Und wenn ich schon dabei bin und ein bisserl Zeit habe, schiebe ich noch etwas zum Thema Heulpraktiker/Unheilpraktiker nach.
Es fängt schon damit an, dass mit der staatlichen Anerkennung von Heilpraktikern als „Heilkunde” Ausübende und durch die gesetzlich fixierte Berufsbezeichnung „Heilpraktiker” (vgl. Heilpraktikergesetz §1) Patienten oder auch Opfern suggeriert wird, es handle sich um staatlich geprüfte Heiler, die im Grunde äquivalent zu Ärzten ausgebildet sind und deren Kenntnisse sich zudem, anders als die vieler Ärzte, nicht auf ein oder zwei Fachgebiete beschränkten
Dies ist jedoch in keinster Weise so.
Medizinstudenten durchlaufen ein Studium welches über 6 Jahre geht und dann 5 oder 6 Jahre FA, auf diesem Weg und am Ende stehen reichlich komplexe und umfangreiche staatliche Prüfungen.

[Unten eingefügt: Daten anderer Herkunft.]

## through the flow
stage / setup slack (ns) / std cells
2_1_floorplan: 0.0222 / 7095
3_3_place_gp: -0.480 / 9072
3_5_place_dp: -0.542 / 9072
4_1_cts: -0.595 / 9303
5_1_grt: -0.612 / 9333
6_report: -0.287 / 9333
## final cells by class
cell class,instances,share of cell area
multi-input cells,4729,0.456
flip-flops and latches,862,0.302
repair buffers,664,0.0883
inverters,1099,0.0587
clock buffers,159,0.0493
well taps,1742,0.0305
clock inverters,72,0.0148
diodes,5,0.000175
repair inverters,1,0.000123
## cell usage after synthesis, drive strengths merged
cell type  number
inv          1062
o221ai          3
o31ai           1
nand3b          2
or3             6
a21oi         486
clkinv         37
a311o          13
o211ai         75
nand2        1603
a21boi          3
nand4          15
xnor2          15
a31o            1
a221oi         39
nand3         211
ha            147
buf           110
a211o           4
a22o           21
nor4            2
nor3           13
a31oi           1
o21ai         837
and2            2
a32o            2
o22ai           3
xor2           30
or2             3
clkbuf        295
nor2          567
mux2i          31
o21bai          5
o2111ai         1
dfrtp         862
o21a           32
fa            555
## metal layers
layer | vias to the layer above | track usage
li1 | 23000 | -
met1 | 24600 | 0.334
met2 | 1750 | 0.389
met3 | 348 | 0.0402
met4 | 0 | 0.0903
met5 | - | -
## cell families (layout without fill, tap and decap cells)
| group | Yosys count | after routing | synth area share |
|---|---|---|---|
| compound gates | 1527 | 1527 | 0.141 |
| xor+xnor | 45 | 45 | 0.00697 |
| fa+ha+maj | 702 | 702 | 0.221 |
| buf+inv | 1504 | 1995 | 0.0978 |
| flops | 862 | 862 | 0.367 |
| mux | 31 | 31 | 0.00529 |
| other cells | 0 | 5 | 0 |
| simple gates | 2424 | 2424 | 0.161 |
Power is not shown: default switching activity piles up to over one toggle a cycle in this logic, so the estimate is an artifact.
## config.mk

```make
export PLATFORM = sky130hd
export DESIGN_NAME = bist_transmitter
export DESIGN_NICKNAME = d
export VERILOG_FILES = /design/src/rtl/bist_pkg.sv /design/src/rtl/lfsr.sv /design/src/rtl/bist_transmitter.sv
export SDC_FILE = /design/constraint.sdc
export NUM_CORES = 1
export LEC_CHECK = 0
export CORE_MARGIN = 2
export CORE_UTILIZATION = 52
export CTS_CLUSTER_DIAMETER = 80
export DETAILED_ROUTE_END_ITERATION = 16
export PLACE_DENSITY = 0.86
export SYNTH_ARGS = -nofsm -noshare
export SYNTH_HDL_FRONTEND = slang
export SYNTH_SLANG_ARGS = --single-unit
```

## constraint.sdc

```tcl
create_clock -name clk -period 7.3 [get_ports clk]
set_input_delay 1.46 -clock clk [delete_from_list [all_inputs] [get_ports clk]]
set_output_delay 1.46 -clock clk [all_outputs]
set_load 0.01 [all_outputs]
```

## src/rtl/bist_pkg.sv

```systemverilog
// Shared types and defaults for the link BIST transmitter/receiver pair.
// Both ends must agree on the LFSR width, seed, polynomial and test length.
`timescale 1ns/1ps
package bist_pkg;

    typedef enum logic [1:0] {TEST, WAIT, MISSION, FAIL} bist_tx_state_t;

    localparam int                BIST_LFSR_W     = 32;
    localparam logic [31:0]       BIST_SEED       = 32'hdeadbeef;
    localparam int                BIST_TEST_CASES = 1000;

    // Fibonacci feedback for x^32 + x^22 + x^2 + x + 1.
    function automatic logic lfsr_feedback(input logic [BIST_LFSR_W-1:0] s);
        return s[31] ^ s[21] ^ s[1] ^ s[0];
    endfunction

endpackage

```

## src/rtl/lfsr.sv

```systemverilog
// 32-bit Fibonacci LFSR with asynchronous reset to SEED.
// A load port lets the owner overwrite (or hold) the state for a cycle.
`timescale 1ns/1ps
module lfsr
    import bist_pkg::*;
#(
    parameter logic [BIST_LFSR_W-1:0] SEED = BIST_SEED
) (
    input  logic                   clk,
    input  logic                   reset,
    input  logic                   load,
    input  logic [BIST_LFSR_W-1:0] load_value,
    output logic [BIST_LFSR_W-1:0] state
);

    logic [BIST_LFSR_W-1:0] state_reg;

    always_ff @(posedge clk or posedge reset) begin
        if (reset) begin
            state_reg <= SEED;
        end else if (load) begin
            state_reg <= load_value;
        end else begin
            state_reg <= {state_reg[BIST_LFSR_W-2:0], lfsr_feedback(state_reg)};
        end
    end

    assign state = state_reg;

endmodule

```

## src/rtl/bist_transmitter.sv

```systemverilog
// Driving side of the link BIST: LFSR pattern for TEST_CASES cycles, then verdict,
// then mission pass-through or parked link. Optional: BIST_TRANSMITTER_FAULT_INJECT_EN.
`timescale 1ns/1ps
module bist_transmitter
    import bist_pkg::*;
#(
    parameter int                     TEST_CHANNELS = 70,
    parameter logic [BIST_LFSR_W-1:0] SEED          = BIST_SEED,
    parameter int                     TEST_CASES    = BIST_TEST_CASES,
    parameter int                     TIMEOUT       = 64
) (
    input  logic                     clk,
    input  logic                     reset,
    input  logic [TEST_CHANNELS-1:0] func_channels,
    input  logic                     rx_ready,
    input  logic                     rx_failed,
    output logic [TEST_CHANNELS-1:0] tx_channels,
    output logic                     testing,
    output logic                     link_up,
    output logic                     error,
    output logic                     timeout
`ifdef BIST_TRANSMITTER_FAULT_INJECT_EN
    ,
    input  logic                     inject_fault
`endif
);

    bist_tx_state_t         state_reg;
    bist_tx_state_t         state_next;
    logic [31:0]            case_cnt_reg;
    logic [31:0]            wait_cnt_reg;
    logic                   timeout_reg;
    logic                   timeout_set;
    logic [BIST_LFSR_W-1:0] lfsr_state;
    logic [TEST_CHANNELS-1:0] pattern;

    // Outside TEST the LFSR reloads its own value, i.e. holds.
    lfsr #(
        .SEED(SEED)
    ) u_lfsr (
        .clk       (clk),
        .reset     (reset),
        .load      (state_reg != TEST),
        .load_value(lfsr_state),
        .state     (lfsr_state)
    );

    // Zero-extend or truncate the LFSR onto the link width.
    generate
        for (genvar gi = 0; gi < TEST_CHANNELS; gi++) begin : g_pattern
            if (gi < BIST_LFSR_W) begin : g_lfsr_bit
                assign pattern[gi] = lfsr_state[gi];
            end else begin : g_zero_bit
                assign pattern[gi] = 1'b0;
            end
        end
    endgenerate

    always_ff @(posedge clk or posedge reset) begin
        if (reset) begin
            state_reg    <= TEST;
            case_cnt_reg <= '0;
            wait_cnt_reg <= '0;
            timeout_reg  <= 1'b0;
        end else begin
            state_reg <= state_next;
            if (state_reg == TEST) begin
                case_cnt_reg <= case_cnt_reg + 32'd1;
            end
            if (state_reg == WAIT) begin
                wait_cnt_reg <= wait_cnt_reg + 32'd1;
            end
            if (timeout_set) begin
                timeout_reg <= 1'b1;
            end
        end
    end

    always_comb begin
        state_next  = state_reg;
        timeout_set = 1'b0;
        case (state_reg)
            TEST: begin
                if (case_cnt_reg == 32'(TEST_CASES - 1)) begin
                    state_next = WAIT;
                end
            end
            WAIT: begin
                // A verdict on the same cycle as the timeout wins.
                if (rx_ready) begin
                    state_next = rx_failed ? FAIL : MISSION;
                end else if (wait_cnt_reg == 32'(TIMEOUT - 1)) begin
                    state_next  = FAIL;
                    timeout_set = 1'b1;
                end
            end
            default: state_next = state_reg;
        endcase
    end

    always_comb begin
        tx_channels = '0;
        testing     = 1'b0;
        link_up     = 1'b0;
        error       = 1'b0;
        case (state_reg)
            TEST: begin
                testing     = 1'b1;
                tx_channels = pattern;
`ifdef BIST_TRANSMITTER_FAULT_INJECT_EN
                tx_channels[0] = pattern[0] ^ inject_fault;
`endif
            end
            WAIT:    testing = 1'b1;
            MISSION: begin
                link_up     = 1'b1;
                tx_channels = func_channels;
            end
            FAIL:    error = 1'b1;
            default: tx_channels = '0;
        endcase
    end

    assign timeout = timeout_reg;

endmodule

```

==> out/qor.csv, run 1 <==
metric,value,unit
status,completed,
Die H,104,microns
"commonest non-fill, non-tap cell in the layout",clkdlybuf4s50_1,
"Req. time, crit path",5.84,ns
Syn Inst Count,465,
"Net Count, Synth",541,
CP arrival,2.79,ns
Clock transition at path regs,0.09,ns
layout cells sized above 1,14.4,%
FP Rows,36,
FF-to-FF path depth,4,
CTS tree,done,
Max-Cap Viols,0,
Core Box Area,9680,sq um
share of the synthesized area in the top cell type,36.4,%
Tightest Pin Transition,1.09,ns
postcts setup bufs,0,
GP Congestion,0.830,
detailed placer's ending HPWL,8.51,mm
"EDFF count, synth",0,
worst hold stages,1,
WP buf/inv,3,
placed cell areas,6740,sq um
Synth Flop Type,dfrtp_1,
clock buffer depth,2,
HP Start,case_cnt_reg[31]$_DFFE_PP0P_,
routed via count,4018,
Port Buffer Count,147,
final core occ,71.8,%
via/cell ratio,5.39,
CTS Hold Buffers Added,0,
number of remaining DRC errors,0,
Worst path top cell family by delay,flip-flops,
Leakage Power,3.17,nW
slowest cell delay on critical path,1.10,ns
post-route ant nets,0,
CP max stage cell,dfrtp_2,
Tightest Hold Check Type,reg2reg,
Yosys reg bits,99,
Wirelength per Cell,15.6,microns
flop2flop setup slack,4.93,ns
Total GRT Usage,22.2,%
Reg area,2510,sq um
"Design Area, Final",6960,sq um
Die Wd,104,microns
clock sink total,99,
r2r startpoint,state_reg[1]$_DFFE_PP0P_,
setup TNS,0,ns
register area share after synthesis,48.6,%
Area Growth Syn to Fin,34.9,%
ys async rst share,100,%
CP Capture Type,output pin,
Skew-Pair Late Insertion Delay,0.37,ns
crit start category,register,
routed wire length,11.6,mm
pin count of the biggest net entering global routing,53,
Initial Utilization,53.2,%
synth top area cells,"dfrtp_1 36%, dfstp_2 12%, xnor2_1 9.7%",
post_cts resized,0,
Yosys warnings,0,
Final Cycle Share,58.3,%
largest area contributor in the netlist,dfrtp_1,
Die Footprint,10700,sq um
I/O pin count,148,
cell chain of the critical path,inv_2 -> nor2_1 -> buf_4 -> and2_1 -> clkdlybuf4s50_1,
Clock Skew,0.0120,ns
Root Driver,clkbuf_8,
Multi-input gate area,2540,sq um
Min-Delay Endpoint,case_cnt_reg[31]$_DFFE_PP0P_,
most frequent cells in the layout,"147 x clkdlybuf4s50_1, 74 x dfrtp_1, 57 x xnor2_1",
final hold viol count,0,
1st-iter DRT viols,173,
final net count,683,
FF-to-FF End,wait_cnt_reg[31]$_DFFE_PP0P_,
initial antenna violation count,0,
htree depth,3,
FILL cells,670,
Max Clk Rate,0.235,GHz
syn avg cell area,11.1,sq um
DRT Pass-1 Iters,6,
post-layout min period,4.25,ns
worst-path maximum fanout,41,
Final setup viols,0,
first-pass GRT wire length,19.4,mm
CTS buffer count,9,
RSZ-0062 raised after global routing,false,
critical path type,reg2out,
Final Max Tran Viols,0,
total gr overflow,0,
Power Density,143,nW/um^2
vias in the first global route,4067,
unique cell type count in the Yosys netlist,34,
antenna cells,0,
maximum vdd drop,0.103,mV
Post-Syn Area,5160,sq um
Worst slew margin,27.3,%
--- config.mk ---
export PLATFORM = sky130hd
export DESIGN_NAME = boot_sequencer
export DESIGN_NICKNAME = d
export VERILOG_FILES = /design/src/rtl/boot_sequencer.sv
export SDC_FILE = /design/constraint.sdc
export NUM_CORES = 1
export LEC_CHECK = 0
export ABC_AREA = 1
export BUFFER_PORTS_ARGS = -buffer_cell sky130_fd_sc_hd__buf_2
export CAP_MARGIN = 20
export CELL_PAD_IN_SITES_DETAIL_PLACEMENT = 1
export CELL_PAD_IN_SITES_GLOBAL_PLACEMENT = 2
export CORE_MARGIN = 4
export CORE_UTILIZATION = 27
export DETAILED_ROUTE_END_ITERATION = 12
export GPL_ROUTABILITY_DRIVEN = 0
export GPL_TIMING_DRIVEN = 0
export PLACE_DENSITY = 0.82
export SYNTH_ARGS = -nofsm -noshare
export SYNTH_HDL_FRONTEND = slang
export SYNTH_SLANG_ARGS = --single-unit
export TNS_END_PERCENT = 50
--- constraint.sdc ---
create_clock -name clk -period 1.73 [get_ports clk]
set_clock_uncertainty 0.2 [all_clocks]
set_input_delay 0.173 -clock clk [delete_from_list [all_inputs] [get_ports clk]]
set_output_delay 0.173 -clock clk [all_outputs]
set_load 0.01 [all_outputs]
[config.mk]
export PLATFORM = sky130hd
export DESIGN_NAME = axi_w_router
export DESIGN_NICKNAME = d
export VERILOG_FILES = /design/src/rtl/axi_w_router_pkg.sv /design/src/rtl/axi_w_router_fifo.sv /design/src/rtl/axi_w_router.sv
export SDC_FILE = /design/constraint.sdc
export NUM_CORES = 1
export LEC_CHECK = 0
export ABC_AREA = 0
export CORE_MARGIN = 4
export CORE_UTILIZATION = 28
export DETAILED_ROUTE_END_ITERATION = 6
export GPL_TIMING_DRIVEN = 0
export PLACE_DENSITY_LB_ADDON = 0.25
export SETUP_SLACK_MARGIN = 0.5
export SLEW_MARGIN = 20
export SYNTH_ARGS = -nofsm -noshare
export SYNTH_HDL_FRONTEND = slang
export SYNTH_SLANG_ARGS = --single-unit
[constraint.sdc]
create_clock -name clk -period 2.5 [get_ports clk]
set_input_delay 0.375 -clock clk [delete_from_list [all_inputs] [get_ports clk]]
set_output_delay 0.375 -clock clk [all_outputs]
set_load 0.005 [all_outputs]
--- config.mk ---
export PLATFORM = sky130hd
export DESIGN_NAME = stopwatch_bcd_ctrl
export DESIGN_NICKNAME = d
export VERILOG_FILES = /design/src/rtl/stopwatch_bcd_ctrl.sv
export SDC_FILE = /design/constraint.sdc
export NUM_CORES = 1
export LEC_CHECK = 0
export BUFFER_PORTS_ARGS = -buffer_cell sky130_fd_sc_hd__buf_4
export CAP_MARGIN = 15
export CORE_MARGIN = 2
export CORE_UTILIZATION = 55
export CTS_CLUSTER_SIZE = 16
export DETAILED_ROUTE_END_ITERATION = 16
export PLACE_DENSITY_LB_ADDON = 0.25
export SKIP_CTS_REPAIR_TIMING = 1
export SYNTH_ARGS = -nofsm -noshare
export SYNTH_HDL_FRONTEND = slang
export SYNTH_HIERARCHICAL = 1
export SYNTH_SLANG_ARGS = --single-unit
--- constraint.sdc ---
create_clock -name clk_24m -period 2.5 [get_ports clk_24m]
set_input_delay 0.125 -clock clk_24m [delete_from_list [all_inputs] [get_ports clk_24m]]
set_output_delay 0.125 -clock clk_24m [all_outputs]
set_load 0.005 [all_outputs]
--- src/rtl/stopwatch_bcd_ctrl.sv ---
// stopwatch_bcd_ctrl
//   Stopwatch front end for the 4-digit seven-segment scan driver.
//   - Two debounced push-buttons: start/stop and clear.
//   - A start/pause/clear state machine.
//   - A cascaded 4-digit BCD time count, SS.hh, 10 ms resolution.
//
// Optional feature: define STOPWATCH_LAP_EN to add the lap key. A lap press
// while running freezes the displayed value. The live count keeps running
// underneath, and a second lap press shows the live count again.
//
// Parameters
//   TICK_DIV : clk_24m cycles per 10 ms count tick (2..2^20)
//   DEB_CNT  : cycles a synchronised key level must hold to be accepted (2..2^20)
//
// Ports
//   clk_24m     in   24 MHz system clock
//   rst_n       in   asynchronous active-low reset
//   key_start_n in   raw start/stop button, active-low, asynchronous
//   key_clr_n   in   raw clear button, active-low, asynchronous
//   key_lap_n   in   raw lap button, active-low, asynchronous (STOPWATCH_LAP_EN only)
//   bcd_digits  out  [3:0] hundredths, [7:4] tenths, [11:8] s units, [15:12] s tens
//   running     out  high while the state machine is in RUN
//   overflow    out  sticky; set when the count wraps from 99.99 to 00.00

// Key conditioning.
// The key passes through a 2-FF synchroniser and a level debouncer. The
// module emits a single-cycle press pulse on a debounced 1->0 edge. A key
// release produces no pulse.
// After reset, the key is not armed. It arms only once the key has been
// seen released for DEB_CNT cycles. This stops a key held through reset
// from being taken as a press.
module stopwatch_key_deb #(
  parameter int unsigned DEB_CNT = 240000
) (
  input  logic clk_24m,
  input  logic rst_n,
  input  logic key_n,
  output logic press
);
  localparam int unsigned CW = $clog2(DEB_CNT);
  localparam logic [CW-1:0] CNT_LAST = CW'(DEB_CNT - 1);

  logic          sync1, sync2, deb, deb_d, armed;
  logic [CW-1:0] cnt;

  always_ff @(posedge clk_24m or negedge rst_n) begin
    if (!rst_n) begin
      sync1 <= 1'b1;
      sync2 <= 1'b1;
      deb   <= 1'b1;
      deb_d <= 1'b1;
      armed <= 1'b0;
      cnt   <= '0;
      press <= 1'b0;
    end else begin
      sync1 <= key_n;
      sync2 <= sync1;
      deb_d <= deb;
      press <= armed & deb_d & ~deb;
      if (!armed) begin
        // Wait for a qualified release before any press can count.
        if (sync2) begin
          if (cnt == CNT_LAST) begin
            armed <= 1'b1;
            cnt   <= '0;
          end else begin
            cnt <= cnt + CW'(1);
          end
        end else begin
          cnt <= '0;
        end
      end else if (sync2 != deb) begin
        if (cnt == CNT_LAST) begin
          deb <= sync2;
          cnt <= '0;
        end else begin
          cnt <= cnt + CW'(1);
        end
      end else begin
        cnt <= '0;
      end
    end
  end
endmodule

module stopwatch_bcd_ctrl #(
  parameter int unsigned TICK_DIV = 240000,
  parameter int unsigned DEB_CNT  = 240000
) (
  input  logic        clk_24m,
  input  logic        rst_n,
  input  logic        key_start_n,
  input  logic        key_clr_n,
`ifdef STOPWATCH_LAP_EN
  input  logic        key_lap_n,
`endif
  output logic [15:0] bcd_digits,
  output logic        running,
  output logic        overflow
);
  localparam int unsigned PW = $clog2(TICK_DIV);
  localparam logic [PW-1:0] PRESC_LAST = PW'(TICK_DIV - 1);

  typedef enum logic [1:0] {ST_IDLE, ST_RUN, ST_PAUSE} state_t;

  state_t        state;
  logic [PW-1:0] presc;
  logic [15:0]   count;
  logic [16:0]   count_inc;
  logic          start_ev, clr_ev, tick;

  // Ripple the +1 from the hundredths digit upward. Returns {carry_out, digits}.
  // A carry out of the tens-of-seconds digit marks the wrap from 99.99.
  function automatic logic [16:0] bcd_inc(input logic [15:0] v);
    logic [15:0] r;
    logic        c;
    r = v;
    c = 1'b1;
    for (int i = 0; i < 4; i++) begin
      if (c) begin
        if (v[4*i +: 4] >= 4'd9) begin
          r[4*i +: 4] = 4'd0;
        end else begin
          r[4*i +: 4] = v[4*i +: 4] + 4'd1;
          c = 1'b0;
        end
      end
    end
    return {c, r};
  endfunction

  stopwatch_key_deb #(.DEB_CNT(DEB_CNT)) u_deb_start (
    .clk_24m (clk_24m),
    .rst_n   (rst_n),
    .key_n   (key_start_n),
    .press   (start_ev)
  );

  stopwatch_key_deb #(.DEB_CNT(DEB_CNT)) u_deb_clr (
    .clk_24m (clk_24m),
    .rst_n   (rst_n),
    .key_n   (key_clr_n),
    .press   (clr_ev)
  );

  assign tick      = (state == ST_RUN) && (presc == PRESC_LAST);
  assign count_inc = bcd_inc(count);

`ifdef STOPWATCH_LAP_EN
  logic        lap_ev, frozen;
  logic [15:0] snap;

  stopwatch_key_deb #(.DEB_CNT(DEB_CNT)) u_deb_lap (
    .clk_24m (clk_24m),
    .rst_n   (rst_n),
    .key_n   (key_lap_n),
    .press   (lap_ev)
  );

  assign bcd_digits = frozen ? snap : count;
`else
  assign bcd_digits = count;
`endif

  always_ff @(posedge clk_24m or negedge rst_n) begin
    if (!rst_n) begin
      state    <= ST_IDLE;
      running  <= 1'b0;
      overflow <= 1'b0;
      presc    <= '0;
      count    <= '0;
`ifdef STOPWATCH_LAP_EN
      frozen   <= 1'b0;
      snap     <= '0;
`endif
    end else if (clr_ev) begin
      // Clear wins over a simultaneous start press.
      state    <= ST_IDLE;
      running  <= 1'b0;
      overflow <= 1'b0;
      presc    <= '0;
      count    <= '0;
`ifdef STOPWATCH_LAP_EN
      frozen   <= 1'b0;
`endif
    end else begin
      if (start_ev) begin
        case (state)
          ST_IDLE:  begin state <= ST_RUN;   running <= 1'b1; end
          ST_RUN:   begin state <= ST_PAUSE; running <= 1'b0; end
          ST_PAUSE: begin state <= ST_RUN;   running <= 1'b1; end
          default:  begin state <= ST_IDLE;  running <= 1'b0; end
        endcase
      end
      // The prescaler holds in PAUSE so a resume finishes the partial tick.
      if (state == ST_RUN) begin
        if (tick) begin
          presc <= '0;
          count <= count_inc[15:0];
          if (count_inc[16]) overflow <= 1'b1;
        end else begin
          presc <= presc + PW'(1);
        end
      end else if (state == ST_IDLE) begin
        presc <= '0;
      end
`ifdef STOPWATCH_LAP_EN
      // The snapshot is the value on display when the lap press lands.
      if (lap_ev && (state == ST_RUN)) begin
        frozen <= ~frozen;
        if (!frozen) snap <= count;
      end
`endif
    end
  end
endmodule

Heilpraktiker haben demgegenüber nur eine einzige Prüfung zu bestehen, in der sie nachweisen müssen, dass sie sich bestimmter Grenzen ihres Kompetenzbereichs bewusst sind, etwa bei der Behandlung von Infektionskrankheiten.
Und die können sie beliebig oft wiederholen. Darüber hinaus gibt es keine staatlich regulierte Ausbildung. Da kann jedes Institut machen was es will.
Zur Ausübung genügen ein Hauptschulabschluss, Mindestalter 25 Jahre, ärztliches Attest, polizeiliches Führungszeugnis und ein Test beim Gesundheitsamt, mit dem überprüft werden soll, ob der angehende Heulpraktiker eine Gefahr für die öffentliche Gesundheit darstellt.
Dazu muss der Prüfling in einem schriftlichen Multiple-Choice-Test (mit 60 Fragen, 45 richtig beantworten ) und einer mündlichen Prüfung zeigen, dass er in der Lage ist, allgemeingefährdende Infektionskrankheiten und akute Krankheitszustände zu erkennen, um entsprechende Patienten umgehend an ausgebildete Ärzte weiterzuleiten. Dazu werden Grundlagen der Hygiene und der Differentialdiagnose abgefragt.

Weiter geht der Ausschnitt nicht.